Source records:
———
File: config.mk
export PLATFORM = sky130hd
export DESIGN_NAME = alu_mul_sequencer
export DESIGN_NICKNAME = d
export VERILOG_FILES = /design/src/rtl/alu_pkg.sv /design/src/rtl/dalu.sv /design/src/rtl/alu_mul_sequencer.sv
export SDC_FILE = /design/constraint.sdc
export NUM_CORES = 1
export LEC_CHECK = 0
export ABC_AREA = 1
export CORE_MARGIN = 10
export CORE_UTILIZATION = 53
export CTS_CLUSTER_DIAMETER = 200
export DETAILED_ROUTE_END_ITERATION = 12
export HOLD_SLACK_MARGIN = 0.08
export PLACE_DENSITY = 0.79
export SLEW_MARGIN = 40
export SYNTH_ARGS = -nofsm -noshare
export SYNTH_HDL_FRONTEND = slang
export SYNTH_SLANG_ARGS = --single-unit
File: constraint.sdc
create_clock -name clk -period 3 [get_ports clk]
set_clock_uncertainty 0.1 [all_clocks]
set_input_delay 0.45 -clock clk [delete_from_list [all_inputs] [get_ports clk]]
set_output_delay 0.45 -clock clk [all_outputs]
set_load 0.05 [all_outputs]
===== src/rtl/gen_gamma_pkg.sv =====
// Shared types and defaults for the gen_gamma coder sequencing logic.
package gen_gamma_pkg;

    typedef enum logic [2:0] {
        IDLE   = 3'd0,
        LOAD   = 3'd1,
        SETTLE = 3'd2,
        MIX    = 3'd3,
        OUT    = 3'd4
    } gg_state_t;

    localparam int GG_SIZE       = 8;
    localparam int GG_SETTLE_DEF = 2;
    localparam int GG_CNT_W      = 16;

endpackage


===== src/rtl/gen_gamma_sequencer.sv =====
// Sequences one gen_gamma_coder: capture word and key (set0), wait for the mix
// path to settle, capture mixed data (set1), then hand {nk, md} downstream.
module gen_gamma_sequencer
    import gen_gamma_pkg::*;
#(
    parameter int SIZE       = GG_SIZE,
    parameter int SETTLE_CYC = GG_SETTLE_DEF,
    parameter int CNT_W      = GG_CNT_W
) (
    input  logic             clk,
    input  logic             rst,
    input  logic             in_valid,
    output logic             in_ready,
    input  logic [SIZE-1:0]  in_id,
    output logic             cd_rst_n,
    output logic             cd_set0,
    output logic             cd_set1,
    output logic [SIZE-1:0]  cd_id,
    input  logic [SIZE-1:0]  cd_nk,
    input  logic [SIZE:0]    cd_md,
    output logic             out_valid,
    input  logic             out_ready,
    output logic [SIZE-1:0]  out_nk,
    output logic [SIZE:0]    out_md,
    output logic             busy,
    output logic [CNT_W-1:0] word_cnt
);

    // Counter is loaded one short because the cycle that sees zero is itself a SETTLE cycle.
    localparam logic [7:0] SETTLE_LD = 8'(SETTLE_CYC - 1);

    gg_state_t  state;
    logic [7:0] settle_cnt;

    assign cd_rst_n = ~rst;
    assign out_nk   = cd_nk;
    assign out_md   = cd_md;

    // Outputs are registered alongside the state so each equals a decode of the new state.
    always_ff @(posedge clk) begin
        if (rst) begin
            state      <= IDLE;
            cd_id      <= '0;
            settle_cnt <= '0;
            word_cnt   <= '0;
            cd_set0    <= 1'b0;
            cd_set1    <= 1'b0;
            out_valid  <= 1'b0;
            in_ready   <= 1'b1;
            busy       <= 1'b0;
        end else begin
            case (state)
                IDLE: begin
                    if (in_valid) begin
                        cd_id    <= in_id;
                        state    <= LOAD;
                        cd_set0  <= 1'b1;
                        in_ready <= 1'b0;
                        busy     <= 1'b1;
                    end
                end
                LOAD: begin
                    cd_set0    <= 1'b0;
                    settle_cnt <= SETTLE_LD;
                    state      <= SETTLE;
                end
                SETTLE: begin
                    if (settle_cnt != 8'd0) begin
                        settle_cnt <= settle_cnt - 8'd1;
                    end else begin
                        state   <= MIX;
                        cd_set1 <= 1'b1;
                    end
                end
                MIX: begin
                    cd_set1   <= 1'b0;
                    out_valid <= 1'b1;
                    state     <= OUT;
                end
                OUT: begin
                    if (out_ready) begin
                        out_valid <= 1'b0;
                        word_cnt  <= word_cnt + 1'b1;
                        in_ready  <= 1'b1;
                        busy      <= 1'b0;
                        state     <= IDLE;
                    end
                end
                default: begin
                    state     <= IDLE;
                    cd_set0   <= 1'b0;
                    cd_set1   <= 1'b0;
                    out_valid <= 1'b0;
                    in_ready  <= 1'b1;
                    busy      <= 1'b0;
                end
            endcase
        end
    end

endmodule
———
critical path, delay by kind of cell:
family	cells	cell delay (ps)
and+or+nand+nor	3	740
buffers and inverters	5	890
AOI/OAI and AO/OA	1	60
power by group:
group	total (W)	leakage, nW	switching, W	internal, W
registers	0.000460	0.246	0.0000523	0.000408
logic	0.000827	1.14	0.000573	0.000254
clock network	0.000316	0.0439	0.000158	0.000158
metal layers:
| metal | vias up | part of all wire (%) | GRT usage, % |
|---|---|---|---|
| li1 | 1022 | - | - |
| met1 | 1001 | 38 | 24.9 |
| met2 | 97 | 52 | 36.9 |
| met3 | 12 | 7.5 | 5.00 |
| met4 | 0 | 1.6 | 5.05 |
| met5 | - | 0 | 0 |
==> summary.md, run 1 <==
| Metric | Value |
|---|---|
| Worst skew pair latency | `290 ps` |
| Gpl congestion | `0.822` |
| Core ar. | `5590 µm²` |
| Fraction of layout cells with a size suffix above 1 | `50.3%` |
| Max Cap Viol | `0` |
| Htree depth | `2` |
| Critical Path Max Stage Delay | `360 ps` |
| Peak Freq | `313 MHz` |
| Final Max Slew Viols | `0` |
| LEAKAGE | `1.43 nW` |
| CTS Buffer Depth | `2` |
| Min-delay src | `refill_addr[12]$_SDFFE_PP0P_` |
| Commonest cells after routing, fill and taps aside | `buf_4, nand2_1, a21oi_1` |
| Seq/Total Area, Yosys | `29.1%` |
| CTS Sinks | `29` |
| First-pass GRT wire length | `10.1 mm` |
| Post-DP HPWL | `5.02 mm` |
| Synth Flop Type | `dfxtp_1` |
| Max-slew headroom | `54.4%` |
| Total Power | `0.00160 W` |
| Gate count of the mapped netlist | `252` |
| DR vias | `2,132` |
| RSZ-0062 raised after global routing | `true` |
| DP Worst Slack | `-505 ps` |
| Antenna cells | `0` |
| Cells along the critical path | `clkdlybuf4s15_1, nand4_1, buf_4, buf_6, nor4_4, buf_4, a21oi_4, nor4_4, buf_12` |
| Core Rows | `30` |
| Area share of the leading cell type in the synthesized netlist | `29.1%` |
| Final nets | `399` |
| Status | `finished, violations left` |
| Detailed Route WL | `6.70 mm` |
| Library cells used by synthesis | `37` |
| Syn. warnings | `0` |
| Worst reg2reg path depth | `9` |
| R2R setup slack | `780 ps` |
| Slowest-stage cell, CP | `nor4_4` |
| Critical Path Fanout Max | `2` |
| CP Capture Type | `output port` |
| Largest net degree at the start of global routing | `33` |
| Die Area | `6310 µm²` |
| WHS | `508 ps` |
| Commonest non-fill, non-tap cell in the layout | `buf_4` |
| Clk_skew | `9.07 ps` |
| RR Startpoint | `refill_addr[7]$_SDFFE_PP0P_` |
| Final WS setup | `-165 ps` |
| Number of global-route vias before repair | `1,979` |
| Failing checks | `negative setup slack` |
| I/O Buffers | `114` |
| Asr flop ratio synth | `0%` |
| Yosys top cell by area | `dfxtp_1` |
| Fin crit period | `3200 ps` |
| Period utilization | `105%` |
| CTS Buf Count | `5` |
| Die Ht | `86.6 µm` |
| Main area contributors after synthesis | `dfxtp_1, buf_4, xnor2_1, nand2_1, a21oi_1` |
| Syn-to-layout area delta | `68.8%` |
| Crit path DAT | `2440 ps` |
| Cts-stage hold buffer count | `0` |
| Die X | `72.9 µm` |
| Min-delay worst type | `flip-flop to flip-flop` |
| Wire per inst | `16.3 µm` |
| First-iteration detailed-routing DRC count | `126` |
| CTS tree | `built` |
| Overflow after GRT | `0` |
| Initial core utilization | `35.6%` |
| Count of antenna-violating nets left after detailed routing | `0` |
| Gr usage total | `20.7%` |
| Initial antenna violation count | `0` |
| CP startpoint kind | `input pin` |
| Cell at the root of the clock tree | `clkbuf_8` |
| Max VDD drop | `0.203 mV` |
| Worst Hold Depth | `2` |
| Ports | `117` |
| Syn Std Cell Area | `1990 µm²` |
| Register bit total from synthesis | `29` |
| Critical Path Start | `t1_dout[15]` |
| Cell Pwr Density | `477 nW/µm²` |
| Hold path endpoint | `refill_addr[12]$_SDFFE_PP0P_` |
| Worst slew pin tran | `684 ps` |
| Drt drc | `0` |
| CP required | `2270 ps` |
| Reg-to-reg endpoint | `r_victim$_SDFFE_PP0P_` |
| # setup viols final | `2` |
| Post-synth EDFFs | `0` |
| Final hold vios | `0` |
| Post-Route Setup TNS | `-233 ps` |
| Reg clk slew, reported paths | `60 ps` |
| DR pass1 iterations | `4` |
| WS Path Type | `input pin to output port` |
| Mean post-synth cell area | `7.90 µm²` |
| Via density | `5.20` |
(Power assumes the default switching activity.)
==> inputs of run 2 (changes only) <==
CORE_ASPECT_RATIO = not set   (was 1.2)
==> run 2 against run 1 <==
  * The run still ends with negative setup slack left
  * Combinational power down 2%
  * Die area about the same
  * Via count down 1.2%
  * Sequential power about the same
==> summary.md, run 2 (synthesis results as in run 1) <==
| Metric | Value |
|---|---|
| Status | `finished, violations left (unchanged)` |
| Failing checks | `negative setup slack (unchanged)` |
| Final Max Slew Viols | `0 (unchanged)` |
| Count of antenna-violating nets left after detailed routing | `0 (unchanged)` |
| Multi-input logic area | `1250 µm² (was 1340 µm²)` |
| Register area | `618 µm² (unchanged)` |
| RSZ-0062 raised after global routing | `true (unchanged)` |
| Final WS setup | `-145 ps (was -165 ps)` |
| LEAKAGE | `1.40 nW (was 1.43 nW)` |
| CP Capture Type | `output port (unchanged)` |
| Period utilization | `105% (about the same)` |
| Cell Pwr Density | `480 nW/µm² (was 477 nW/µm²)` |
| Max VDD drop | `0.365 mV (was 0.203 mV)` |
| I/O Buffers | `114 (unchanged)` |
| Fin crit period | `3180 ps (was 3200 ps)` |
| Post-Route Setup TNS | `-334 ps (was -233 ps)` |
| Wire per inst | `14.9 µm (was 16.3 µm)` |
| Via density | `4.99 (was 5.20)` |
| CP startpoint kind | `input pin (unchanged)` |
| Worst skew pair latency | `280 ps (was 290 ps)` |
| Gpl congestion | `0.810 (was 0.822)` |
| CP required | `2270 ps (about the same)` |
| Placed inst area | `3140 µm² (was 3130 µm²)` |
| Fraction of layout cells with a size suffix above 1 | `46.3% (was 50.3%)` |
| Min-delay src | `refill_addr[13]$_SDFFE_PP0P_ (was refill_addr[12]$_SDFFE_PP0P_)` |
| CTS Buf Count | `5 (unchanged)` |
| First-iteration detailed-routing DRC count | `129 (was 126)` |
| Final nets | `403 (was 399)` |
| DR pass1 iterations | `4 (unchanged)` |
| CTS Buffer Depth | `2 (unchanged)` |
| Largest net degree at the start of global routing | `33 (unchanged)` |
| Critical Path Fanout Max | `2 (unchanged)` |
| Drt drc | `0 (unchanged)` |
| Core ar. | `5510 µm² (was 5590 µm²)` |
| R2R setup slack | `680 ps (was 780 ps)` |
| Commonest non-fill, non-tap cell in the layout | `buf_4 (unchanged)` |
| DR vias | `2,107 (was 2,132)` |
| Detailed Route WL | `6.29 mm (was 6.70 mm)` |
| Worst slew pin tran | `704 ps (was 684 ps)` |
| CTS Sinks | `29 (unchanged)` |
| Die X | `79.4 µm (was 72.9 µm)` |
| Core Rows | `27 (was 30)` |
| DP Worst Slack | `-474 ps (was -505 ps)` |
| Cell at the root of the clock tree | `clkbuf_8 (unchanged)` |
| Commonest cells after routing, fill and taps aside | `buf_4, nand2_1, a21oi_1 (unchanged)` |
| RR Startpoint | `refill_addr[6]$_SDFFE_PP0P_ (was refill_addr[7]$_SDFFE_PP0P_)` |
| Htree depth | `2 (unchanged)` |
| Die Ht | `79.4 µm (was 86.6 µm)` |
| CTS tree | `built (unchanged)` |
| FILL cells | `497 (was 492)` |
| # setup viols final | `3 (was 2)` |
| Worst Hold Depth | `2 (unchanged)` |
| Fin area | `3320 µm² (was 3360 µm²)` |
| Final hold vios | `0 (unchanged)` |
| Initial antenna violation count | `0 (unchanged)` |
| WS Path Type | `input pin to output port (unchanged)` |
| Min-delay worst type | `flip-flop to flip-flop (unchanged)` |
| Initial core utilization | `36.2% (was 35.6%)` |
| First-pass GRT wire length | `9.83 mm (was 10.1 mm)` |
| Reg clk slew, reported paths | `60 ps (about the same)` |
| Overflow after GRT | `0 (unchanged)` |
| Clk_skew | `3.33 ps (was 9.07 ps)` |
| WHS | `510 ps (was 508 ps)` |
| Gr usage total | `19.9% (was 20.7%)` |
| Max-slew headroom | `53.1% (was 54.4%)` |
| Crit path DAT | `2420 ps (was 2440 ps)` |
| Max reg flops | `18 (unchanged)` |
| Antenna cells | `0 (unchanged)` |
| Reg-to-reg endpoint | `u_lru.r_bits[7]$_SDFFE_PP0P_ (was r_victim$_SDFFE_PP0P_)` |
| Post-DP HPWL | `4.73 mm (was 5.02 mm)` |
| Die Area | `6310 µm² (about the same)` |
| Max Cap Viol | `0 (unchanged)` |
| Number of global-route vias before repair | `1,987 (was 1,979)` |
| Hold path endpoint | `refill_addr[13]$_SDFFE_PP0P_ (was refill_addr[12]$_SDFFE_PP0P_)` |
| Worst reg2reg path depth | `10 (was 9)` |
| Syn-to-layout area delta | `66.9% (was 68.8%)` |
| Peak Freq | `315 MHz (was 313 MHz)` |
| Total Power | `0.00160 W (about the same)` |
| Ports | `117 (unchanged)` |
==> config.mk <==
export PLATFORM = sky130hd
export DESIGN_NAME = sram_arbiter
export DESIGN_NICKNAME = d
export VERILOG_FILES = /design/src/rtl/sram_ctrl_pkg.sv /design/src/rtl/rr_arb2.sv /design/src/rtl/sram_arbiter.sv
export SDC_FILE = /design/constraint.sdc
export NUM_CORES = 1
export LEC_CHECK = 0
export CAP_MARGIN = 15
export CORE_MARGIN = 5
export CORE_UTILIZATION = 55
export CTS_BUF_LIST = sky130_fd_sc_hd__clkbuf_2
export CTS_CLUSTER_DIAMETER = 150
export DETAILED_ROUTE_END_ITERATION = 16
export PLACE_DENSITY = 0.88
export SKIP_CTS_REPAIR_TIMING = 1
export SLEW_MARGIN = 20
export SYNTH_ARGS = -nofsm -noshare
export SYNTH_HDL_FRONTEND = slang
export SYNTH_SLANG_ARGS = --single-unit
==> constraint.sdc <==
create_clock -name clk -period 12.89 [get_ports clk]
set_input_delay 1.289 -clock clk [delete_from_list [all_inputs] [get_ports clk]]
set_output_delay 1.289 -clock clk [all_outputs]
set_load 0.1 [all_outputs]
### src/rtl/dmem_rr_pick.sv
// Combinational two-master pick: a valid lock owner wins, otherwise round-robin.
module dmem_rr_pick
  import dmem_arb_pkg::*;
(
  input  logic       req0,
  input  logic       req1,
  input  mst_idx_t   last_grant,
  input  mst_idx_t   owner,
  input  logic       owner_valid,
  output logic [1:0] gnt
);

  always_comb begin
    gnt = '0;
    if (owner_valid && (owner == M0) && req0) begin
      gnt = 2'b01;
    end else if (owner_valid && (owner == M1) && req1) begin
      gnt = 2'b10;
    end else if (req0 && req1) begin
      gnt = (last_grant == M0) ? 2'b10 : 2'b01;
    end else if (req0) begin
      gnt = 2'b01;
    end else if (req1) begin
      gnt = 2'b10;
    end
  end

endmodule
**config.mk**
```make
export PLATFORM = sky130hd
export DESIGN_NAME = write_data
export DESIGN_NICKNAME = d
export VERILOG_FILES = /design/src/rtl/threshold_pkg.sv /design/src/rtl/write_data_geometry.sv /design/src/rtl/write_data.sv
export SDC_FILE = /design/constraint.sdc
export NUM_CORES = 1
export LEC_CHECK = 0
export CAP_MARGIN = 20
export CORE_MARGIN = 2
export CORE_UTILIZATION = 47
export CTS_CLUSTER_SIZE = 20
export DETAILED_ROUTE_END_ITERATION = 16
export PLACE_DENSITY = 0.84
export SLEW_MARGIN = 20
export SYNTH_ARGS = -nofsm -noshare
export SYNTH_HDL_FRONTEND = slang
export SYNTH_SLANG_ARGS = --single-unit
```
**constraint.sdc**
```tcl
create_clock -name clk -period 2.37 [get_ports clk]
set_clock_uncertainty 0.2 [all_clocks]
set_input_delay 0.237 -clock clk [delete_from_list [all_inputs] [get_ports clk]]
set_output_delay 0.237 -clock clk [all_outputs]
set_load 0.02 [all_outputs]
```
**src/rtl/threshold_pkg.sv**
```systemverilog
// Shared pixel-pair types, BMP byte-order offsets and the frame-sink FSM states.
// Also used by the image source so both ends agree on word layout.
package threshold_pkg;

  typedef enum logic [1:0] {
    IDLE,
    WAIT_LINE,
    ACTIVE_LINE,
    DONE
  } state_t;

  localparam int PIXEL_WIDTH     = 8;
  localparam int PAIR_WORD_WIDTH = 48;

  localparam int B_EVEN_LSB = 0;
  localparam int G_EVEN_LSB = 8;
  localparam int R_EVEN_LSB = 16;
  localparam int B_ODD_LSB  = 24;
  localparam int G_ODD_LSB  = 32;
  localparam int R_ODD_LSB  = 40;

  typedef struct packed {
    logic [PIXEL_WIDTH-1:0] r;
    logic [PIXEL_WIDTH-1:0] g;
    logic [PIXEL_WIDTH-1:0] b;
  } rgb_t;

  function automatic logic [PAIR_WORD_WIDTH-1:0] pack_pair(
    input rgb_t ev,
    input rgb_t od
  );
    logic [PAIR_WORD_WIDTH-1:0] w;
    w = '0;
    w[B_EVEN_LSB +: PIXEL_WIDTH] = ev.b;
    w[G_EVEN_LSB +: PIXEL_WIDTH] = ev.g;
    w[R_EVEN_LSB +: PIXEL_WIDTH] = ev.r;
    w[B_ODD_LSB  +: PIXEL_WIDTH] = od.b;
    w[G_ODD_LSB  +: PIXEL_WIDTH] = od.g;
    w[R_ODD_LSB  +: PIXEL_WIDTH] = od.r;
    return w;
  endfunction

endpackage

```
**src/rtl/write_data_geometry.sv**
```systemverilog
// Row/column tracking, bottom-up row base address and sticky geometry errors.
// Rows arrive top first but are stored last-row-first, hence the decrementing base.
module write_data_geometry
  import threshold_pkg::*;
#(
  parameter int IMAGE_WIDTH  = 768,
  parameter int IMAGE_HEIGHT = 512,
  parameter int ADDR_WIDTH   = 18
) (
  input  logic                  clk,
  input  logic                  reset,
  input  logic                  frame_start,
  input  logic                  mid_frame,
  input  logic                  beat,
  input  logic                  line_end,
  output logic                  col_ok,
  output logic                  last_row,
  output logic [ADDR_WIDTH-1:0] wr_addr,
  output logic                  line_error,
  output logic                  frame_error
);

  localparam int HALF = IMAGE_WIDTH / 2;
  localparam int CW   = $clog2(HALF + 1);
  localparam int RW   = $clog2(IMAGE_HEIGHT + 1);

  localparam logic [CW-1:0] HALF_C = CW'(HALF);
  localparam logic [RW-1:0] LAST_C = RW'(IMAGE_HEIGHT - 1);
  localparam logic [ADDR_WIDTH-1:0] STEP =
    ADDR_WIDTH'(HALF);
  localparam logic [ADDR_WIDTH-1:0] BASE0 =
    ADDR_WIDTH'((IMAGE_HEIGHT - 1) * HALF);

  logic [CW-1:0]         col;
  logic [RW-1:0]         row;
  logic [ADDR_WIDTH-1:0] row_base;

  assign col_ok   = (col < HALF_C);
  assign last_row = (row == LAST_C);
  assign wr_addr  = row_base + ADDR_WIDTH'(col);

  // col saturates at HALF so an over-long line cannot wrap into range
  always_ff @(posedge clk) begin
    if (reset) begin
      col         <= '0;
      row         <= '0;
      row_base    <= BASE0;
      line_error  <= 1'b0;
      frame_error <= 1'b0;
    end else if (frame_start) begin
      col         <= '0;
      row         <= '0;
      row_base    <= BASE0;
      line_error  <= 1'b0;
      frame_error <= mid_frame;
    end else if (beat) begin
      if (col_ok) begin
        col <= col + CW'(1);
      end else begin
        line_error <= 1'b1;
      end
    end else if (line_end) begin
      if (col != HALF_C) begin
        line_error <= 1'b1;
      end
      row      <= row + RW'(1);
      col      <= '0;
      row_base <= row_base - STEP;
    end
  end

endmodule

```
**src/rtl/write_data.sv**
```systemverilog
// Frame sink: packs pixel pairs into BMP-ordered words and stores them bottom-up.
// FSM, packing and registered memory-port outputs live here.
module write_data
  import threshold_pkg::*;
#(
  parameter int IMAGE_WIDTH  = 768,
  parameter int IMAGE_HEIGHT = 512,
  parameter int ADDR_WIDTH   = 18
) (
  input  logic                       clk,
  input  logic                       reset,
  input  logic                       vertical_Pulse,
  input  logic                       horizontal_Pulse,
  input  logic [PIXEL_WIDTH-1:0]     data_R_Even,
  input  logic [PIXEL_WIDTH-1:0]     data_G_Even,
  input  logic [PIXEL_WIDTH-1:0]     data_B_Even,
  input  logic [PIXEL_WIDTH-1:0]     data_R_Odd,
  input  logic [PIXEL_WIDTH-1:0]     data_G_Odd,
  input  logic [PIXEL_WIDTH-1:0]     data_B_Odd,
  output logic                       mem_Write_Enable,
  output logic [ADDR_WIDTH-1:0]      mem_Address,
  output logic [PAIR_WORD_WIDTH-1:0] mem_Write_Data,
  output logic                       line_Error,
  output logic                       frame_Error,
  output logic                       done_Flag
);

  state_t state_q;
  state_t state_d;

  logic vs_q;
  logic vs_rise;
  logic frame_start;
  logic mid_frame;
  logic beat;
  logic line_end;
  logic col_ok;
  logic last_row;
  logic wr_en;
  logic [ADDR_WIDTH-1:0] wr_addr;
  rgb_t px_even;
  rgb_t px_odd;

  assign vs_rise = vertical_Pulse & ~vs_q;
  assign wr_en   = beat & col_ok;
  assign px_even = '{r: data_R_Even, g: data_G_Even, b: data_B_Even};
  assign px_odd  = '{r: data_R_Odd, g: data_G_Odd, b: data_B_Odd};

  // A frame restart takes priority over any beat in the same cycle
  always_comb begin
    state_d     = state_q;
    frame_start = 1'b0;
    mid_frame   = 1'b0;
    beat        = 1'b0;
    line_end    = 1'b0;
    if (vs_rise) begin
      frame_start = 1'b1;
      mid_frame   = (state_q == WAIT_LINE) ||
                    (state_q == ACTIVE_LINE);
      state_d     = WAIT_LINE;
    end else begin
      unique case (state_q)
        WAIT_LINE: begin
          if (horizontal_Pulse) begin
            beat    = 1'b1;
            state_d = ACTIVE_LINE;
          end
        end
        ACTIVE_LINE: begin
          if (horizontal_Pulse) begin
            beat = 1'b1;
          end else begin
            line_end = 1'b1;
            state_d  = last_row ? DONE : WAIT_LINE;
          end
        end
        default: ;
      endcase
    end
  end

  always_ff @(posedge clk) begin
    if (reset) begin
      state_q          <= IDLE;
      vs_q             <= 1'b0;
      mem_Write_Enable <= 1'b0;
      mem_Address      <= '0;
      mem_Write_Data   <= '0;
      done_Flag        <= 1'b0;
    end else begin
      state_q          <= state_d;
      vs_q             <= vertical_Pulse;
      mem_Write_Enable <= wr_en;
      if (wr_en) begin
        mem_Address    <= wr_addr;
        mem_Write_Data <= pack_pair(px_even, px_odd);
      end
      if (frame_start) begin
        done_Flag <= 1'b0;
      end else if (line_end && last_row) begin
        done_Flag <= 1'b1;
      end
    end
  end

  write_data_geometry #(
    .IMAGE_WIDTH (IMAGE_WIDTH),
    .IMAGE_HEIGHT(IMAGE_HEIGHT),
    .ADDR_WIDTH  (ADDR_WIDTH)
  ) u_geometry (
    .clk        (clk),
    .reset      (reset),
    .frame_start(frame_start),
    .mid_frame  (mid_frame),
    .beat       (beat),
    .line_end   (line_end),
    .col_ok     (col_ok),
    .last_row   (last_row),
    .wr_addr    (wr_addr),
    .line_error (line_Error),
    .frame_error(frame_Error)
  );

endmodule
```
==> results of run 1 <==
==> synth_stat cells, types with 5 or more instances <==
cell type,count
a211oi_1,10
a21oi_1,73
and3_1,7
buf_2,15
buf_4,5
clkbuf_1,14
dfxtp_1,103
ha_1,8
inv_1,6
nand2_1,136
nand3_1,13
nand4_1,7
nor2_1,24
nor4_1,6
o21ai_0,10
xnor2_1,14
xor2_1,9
———
# Exercise aim:
Copy out each line of the records above that includes "Htree".

# Exercise response:
| Htree depth | `2` |
| Htree depth | `2 (unchanged)` |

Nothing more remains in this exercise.